* Task description
Gather every line in the records below that contains the word "UMAX".

Materials provided below:

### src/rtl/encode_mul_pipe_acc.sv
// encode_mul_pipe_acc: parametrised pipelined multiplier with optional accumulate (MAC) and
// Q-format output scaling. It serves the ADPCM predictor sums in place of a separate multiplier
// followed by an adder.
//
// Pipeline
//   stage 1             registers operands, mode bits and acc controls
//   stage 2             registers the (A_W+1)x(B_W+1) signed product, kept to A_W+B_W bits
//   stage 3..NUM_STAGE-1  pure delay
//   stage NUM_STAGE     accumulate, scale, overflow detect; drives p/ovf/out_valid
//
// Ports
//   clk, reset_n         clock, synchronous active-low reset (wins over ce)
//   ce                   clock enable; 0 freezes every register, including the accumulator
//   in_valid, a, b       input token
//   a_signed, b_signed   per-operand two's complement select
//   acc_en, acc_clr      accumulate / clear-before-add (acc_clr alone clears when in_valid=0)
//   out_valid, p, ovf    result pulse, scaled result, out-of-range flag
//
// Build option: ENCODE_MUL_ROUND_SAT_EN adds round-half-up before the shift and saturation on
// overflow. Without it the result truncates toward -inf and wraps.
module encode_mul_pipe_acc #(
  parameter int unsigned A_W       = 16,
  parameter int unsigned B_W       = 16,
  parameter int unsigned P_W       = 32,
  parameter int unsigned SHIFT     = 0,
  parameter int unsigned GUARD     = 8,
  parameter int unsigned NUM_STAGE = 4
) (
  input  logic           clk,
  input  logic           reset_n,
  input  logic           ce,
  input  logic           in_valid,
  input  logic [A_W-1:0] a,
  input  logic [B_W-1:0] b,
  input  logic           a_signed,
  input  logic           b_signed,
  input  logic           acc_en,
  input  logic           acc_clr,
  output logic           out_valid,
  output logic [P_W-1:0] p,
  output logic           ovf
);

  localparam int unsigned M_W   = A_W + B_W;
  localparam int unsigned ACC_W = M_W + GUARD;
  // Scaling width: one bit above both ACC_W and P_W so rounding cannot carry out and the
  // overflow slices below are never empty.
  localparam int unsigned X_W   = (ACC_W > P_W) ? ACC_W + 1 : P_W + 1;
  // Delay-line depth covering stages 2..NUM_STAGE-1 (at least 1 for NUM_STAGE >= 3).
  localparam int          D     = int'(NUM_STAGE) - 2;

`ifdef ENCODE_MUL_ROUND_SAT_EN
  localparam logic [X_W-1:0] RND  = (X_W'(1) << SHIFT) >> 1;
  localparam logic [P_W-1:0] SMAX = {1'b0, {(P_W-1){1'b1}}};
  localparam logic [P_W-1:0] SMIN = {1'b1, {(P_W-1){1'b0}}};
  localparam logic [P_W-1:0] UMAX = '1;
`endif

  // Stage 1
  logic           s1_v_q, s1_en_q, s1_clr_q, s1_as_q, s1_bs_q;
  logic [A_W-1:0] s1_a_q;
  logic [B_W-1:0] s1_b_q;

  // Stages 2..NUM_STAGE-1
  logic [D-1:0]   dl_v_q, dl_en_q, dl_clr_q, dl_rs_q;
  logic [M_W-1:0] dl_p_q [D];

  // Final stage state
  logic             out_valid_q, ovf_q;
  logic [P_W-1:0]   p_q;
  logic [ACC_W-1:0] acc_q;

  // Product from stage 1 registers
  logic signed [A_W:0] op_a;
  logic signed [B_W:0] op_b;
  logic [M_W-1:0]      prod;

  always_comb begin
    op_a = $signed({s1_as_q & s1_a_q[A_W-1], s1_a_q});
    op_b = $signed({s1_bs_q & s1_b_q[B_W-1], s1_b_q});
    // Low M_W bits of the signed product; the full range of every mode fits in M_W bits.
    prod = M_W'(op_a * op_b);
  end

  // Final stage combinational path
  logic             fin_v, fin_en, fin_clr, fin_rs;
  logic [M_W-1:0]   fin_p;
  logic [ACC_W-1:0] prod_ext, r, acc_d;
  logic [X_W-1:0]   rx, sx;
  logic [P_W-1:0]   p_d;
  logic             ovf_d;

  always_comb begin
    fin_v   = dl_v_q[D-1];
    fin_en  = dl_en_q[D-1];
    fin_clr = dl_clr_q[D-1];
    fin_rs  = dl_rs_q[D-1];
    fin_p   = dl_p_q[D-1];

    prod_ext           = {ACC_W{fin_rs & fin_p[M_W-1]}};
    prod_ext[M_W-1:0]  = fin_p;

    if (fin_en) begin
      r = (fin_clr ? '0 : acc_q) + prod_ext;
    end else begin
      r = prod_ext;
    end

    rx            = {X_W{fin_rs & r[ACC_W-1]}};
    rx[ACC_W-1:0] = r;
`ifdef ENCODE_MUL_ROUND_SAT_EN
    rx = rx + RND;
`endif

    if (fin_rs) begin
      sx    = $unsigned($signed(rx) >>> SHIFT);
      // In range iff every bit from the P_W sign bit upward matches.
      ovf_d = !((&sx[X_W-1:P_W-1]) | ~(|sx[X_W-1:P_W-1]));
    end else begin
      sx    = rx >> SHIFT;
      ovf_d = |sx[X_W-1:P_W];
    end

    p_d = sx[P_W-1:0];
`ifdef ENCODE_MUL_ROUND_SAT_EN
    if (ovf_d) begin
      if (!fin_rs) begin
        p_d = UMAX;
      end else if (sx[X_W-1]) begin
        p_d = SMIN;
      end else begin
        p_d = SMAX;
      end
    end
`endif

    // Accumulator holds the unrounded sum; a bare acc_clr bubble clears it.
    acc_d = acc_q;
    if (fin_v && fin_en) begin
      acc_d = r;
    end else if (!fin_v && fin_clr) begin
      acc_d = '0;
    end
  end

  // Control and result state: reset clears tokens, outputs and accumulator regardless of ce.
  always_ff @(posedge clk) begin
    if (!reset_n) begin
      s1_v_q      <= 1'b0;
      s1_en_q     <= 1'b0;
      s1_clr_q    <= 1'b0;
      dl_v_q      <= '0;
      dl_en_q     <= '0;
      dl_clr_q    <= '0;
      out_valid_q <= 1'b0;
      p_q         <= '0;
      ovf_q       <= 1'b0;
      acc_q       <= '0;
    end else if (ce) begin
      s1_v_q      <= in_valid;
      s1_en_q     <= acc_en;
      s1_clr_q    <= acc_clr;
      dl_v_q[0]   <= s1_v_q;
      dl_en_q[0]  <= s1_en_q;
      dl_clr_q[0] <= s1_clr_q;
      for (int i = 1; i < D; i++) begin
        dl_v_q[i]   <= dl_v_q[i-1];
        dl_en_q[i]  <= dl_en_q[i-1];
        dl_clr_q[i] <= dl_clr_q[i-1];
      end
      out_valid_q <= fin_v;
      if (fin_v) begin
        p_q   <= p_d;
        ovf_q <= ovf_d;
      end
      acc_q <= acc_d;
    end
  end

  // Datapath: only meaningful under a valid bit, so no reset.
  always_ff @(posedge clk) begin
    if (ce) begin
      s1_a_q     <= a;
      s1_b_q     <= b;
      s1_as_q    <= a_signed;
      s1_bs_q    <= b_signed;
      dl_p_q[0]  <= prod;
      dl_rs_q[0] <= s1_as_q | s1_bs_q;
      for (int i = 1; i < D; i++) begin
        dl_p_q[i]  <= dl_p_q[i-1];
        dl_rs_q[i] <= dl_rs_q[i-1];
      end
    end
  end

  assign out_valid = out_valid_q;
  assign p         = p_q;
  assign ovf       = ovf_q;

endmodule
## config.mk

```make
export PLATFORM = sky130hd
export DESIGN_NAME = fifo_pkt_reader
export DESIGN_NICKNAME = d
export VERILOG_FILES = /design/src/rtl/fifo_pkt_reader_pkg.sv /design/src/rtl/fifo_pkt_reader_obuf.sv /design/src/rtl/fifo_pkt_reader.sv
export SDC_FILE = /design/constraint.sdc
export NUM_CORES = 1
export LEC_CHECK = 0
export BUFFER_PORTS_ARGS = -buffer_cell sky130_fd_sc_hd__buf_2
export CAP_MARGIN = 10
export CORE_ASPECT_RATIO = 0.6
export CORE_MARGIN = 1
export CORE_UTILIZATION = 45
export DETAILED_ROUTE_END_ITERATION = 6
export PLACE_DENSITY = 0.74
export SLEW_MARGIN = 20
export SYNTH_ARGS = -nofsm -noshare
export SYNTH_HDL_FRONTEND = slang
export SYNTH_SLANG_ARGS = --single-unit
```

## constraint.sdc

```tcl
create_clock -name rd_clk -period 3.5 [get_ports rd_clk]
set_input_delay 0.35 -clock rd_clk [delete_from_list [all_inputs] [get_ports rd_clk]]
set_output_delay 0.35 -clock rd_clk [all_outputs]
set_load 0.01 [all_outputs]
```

End of Materials provided.

* Response
  localparam logic [P_W-1:0] UMAX = '1;
        p_d = UMAX;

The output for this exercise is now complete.